### Assignment
The entries below contain a stretch that opens with the line containing "function [26:0] benc;" and closes with the line containing "w[2*k+1] ^ w[2*k];"; set down that stretch exactly, both ends included, and nothing else.

Stored data
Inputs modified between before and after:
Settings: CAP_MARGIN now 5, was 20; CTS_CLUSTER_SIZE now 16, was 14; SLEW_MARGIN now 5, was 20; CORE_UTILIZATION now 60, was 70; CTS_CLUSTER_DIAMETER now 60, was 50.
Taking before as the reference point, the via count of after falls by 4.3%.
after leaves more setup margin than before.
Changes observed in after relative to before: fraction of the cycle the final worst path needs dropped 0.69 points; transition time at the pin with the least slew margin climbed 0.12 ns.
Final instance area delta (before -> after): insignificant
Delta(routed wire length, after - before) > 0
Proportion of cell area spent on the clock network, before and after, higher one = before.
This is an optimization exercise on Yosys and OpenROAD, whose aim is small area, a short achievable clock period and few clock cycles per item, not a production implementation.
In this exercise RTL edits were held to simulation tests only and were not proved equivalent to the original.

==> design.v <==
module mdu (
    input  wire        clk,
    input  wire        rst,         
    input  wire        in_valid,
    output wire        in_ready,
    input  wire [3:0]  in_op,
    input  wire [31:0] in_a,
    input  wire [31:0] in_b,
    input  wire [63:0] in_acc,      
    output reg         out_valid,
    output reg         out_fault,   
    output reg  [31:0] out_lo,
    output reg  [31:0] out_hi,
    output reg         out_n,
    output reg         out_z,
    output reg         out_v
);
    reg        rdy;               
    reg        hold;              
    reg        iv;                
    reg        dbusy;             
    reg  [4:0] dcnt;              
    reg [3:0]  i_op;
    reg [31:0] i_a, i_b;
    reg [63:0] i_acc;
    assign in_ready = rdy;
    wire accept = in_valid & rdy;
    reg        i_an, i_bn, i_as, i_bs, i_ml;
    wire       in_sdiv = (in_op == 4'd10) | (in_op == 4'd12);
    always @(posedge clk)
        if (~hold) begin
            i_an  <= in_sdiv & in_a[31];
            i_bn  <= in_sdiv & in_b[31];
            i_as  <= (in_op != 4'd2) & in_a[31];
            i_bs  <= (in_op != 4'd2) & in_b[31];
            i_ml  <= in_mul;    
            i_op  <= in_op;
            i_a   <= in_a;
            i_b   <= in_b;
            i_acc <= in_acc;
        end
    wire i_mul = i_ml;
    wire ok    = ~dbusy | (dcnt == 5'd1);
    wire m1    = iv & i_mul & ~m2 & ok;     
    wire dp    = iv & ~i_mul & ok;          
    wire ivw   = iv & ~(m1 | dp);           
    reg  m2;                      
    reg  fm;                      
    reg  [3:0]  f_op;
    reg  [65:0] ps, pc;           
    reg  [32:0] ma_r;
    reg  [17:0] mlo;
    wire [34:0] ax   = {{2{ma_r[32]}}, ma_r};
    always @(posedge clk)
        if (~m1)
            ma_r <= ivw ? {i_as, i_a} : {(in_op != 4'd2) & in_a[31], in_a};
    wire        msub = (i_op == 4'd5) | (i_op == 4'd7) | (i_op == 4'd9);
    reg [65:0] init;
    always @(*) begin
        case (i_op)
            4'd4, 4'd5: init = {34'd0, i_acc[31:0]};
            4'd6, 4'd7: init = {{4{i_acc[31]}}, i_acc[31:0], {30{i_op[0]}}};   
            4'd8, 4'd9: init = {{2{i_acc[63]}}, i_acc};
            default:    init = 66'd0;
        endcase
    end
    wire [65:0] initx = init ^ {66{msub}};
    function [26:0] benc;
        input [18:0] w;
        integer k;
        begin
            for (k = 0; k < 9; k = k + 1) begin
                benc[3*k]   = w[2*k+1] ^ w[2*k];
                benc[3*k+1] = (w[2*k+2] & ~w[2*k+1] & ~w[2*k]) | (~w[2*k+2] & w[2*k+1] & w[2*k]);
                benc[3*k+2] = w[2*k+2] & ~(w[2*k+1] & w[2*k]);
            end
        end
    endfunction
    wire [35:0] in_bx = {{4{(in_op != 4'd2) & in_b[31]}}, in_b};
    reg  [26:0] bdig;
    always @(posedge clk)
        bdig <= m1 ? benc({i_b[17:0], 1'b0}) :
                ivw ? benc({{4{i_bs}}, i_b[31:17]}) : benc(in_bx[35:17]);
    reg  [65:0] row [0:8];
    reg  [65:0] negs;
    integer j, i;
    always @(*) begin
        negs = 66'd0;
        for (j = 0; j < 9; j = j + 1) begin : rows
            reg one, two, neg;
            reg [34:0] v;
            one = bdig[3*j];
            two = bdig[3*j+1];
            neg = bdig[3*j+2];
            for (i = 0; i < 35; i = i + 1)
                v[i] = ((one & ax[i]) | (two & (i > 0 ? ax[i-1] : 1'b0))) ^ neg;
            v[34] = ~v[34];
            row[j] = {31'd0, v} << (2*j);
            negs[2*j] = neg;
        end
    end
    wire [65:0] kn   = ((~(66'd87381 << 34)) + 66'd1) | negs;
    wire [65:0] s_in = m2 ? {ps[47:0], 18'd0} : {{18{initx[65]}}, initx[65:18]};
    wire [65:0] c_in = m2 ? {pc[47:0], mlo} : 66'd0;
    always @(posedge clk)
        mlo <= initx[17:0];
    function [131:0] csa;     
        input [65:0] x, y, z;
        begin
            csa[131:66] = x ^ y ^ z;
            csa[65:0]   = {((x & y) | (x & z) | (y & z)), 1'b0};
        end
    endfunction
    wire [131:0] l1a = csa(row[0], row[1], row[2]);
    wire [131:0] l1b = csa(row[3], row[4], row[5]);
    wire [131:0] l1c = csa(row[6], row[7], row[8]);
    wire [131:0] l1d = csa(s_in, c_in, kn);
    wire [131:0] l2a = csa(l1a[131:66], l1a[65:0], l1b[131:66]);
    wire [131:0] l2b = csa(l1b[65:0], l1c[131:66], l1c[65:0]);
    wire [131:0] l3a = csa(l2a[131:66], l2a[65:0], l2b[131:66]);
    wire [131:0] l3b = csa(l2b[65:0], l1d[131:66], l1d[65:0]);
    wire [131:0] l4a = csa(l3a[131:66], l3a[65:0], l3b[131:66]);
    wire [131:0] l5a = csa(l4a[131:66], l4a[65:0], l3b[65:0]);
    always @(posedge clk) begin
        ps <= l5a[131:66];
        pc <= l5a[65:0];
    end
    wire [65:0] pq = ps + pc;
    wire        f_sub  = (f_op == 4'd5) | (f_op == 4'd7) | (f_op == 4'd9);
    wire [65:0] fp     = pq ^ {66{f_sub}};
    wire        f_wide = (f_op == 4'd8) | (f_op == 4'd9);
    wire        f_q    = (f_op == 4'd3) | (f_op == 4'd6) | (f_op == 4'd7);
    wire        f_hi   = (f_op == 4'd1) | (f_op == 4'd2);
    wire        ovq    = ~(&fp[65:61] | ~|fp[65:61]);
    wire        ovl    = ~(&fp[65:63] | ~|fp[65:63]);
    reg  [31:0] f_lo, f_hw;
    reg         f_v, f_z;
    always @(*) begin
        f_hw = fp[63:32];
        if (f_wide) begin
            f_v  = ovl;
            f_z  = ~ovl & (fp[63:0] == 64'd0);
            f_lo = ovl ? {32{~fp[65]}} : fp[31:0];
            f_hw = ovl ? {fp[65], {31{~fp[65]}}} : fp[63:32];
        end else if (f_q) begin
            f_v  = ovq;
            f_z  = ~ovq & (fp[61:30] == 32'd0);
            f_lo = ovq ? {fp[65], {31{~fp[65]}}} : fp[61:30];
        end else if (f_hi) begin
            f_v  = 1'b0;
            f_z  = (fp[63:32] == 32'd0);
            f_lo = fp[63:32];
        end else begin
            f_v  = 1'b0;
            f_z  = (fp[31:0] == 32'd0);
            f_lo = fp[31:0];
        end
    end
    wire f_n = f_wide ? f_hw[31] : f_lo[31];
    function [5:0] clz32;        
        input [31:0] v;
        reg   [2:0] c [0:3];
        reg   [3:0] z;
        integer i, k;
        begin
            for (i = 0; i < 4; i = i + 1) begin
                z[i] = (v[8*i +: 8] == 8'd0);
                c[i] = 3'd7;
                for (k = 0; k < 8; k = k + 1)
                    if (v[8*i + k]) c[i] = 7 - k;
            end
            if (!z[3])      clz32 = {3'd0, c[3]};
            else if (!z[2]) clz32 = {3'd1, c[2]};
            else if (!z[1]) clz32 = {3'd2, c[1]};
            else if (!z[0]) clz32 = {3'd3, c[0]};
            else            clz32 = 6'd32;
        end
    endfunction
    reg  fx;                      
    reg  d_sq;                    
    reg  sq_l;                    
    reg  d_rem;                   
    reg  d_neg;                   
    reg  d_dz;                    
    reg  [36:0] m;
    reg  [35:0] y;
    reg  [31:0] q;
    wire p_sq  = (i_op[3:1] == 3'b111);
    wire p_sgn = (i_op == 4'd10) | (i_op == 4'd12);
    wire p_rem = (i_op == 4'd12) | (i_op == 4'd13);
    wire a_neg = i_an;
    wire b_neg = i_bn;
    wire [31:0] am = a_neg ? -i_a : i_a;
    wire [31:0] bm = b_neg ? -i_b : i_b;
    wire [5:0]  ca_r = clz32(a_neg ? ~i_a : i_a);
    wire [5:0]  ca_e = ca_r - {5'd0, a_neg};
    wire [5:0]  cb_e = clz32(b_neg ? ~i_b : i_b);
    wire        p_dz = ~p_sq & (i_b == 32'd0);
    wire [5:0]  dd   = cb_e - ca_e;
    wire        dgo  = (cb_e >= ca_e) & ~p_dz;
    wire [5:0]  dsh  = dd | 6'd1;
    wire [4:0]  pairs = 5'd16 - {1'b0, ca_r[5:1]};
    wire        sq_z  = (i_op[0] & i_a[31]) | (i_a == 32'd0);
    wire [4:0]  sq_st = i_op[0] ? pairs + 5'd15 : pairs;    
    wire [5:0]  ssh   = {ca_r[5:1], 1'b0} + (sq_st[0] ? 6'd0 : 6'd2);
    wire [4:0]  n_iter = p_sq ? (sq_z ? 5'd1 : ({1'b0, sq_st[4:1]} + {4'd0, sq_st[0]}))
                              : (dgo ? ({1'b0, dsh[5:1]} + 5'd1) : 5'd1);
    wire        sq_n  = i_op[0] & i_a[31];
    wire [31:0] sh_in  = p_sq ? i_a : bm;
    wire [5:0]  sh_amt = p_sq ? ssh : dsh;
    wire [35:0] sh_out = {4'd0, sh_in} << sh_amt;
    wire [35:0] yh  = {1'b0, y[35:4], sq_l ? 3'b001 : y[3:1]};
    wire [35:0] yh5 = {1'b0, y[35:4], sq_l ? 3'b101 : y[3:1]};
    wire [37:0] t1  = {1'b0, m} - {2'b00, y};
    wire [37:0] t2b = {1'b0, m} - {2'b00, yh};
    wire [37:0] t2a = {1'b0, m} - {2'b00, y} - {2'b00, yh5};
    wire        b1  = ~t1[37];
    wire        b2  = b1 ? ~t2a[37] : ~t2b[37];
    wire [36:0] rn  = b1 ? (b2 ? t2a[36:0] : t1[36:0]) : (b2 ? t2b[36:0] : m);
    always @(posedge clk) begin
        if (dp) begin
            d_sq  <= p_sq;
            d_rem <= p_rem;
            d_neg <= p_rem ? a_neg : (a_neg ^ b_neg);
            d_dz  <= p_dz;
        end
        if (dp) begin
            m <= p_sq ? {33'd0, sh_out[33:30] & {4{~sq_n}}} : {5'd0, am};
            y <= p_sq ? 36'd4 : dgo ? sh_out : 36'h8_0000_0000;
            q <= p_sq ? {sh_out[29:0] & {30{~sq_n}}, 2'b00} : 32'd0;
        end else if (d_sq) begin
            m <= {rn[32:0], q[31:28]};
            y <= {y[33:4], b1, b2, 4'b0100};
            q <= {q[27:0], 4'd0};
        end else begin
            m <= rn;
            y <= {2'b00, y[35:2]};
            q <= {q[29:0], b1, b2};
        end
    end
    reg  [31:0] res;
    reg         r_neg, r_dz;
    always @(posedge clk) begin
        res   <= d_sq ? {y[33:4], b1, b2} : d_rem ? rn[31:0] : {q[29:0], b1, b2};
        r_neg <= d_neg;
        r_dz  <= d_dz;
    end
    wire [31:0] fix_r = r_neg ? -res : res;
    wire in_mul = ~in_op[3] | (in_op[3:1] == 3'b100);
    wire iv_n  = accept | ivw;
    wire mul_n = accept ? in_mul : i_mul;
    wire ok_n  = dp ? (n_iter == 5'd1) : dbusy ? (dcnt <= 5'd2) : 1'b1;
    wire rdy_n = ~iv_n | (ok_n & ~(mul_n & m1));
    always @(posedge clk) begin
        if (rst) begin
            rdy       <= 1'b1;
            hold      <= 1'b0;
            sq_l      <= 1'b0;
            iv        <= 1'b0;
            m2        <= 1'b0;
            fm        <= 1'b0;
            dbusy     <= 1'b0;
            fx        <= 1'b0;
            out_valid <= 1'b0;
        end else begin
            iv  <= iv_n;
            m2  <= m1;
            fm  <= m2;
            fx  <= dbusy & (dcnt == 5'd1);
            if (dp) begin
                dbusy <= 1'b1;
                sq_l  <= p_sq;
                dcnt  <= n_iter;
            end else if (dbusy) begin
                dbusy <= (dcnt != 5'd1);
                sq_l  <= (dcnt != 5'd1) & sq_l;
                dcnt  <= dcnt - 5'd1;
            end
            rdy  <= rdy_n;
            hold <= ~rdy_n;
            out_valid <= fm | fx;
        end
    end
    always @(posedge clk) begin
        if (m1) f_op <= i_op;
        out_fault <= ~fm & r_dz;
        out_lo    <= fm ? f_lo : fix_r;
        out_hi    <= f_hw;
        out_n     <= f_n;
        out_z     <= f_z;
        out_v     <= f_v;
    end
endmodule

### Result of the task
    function [26:0] benc;
        input [18:0] w;
        integer k;
        begin
            for (k = 0; k < 9; k = k + 1) begin
                benc[3*k]   = w[2*k+1] ^ w[2*k];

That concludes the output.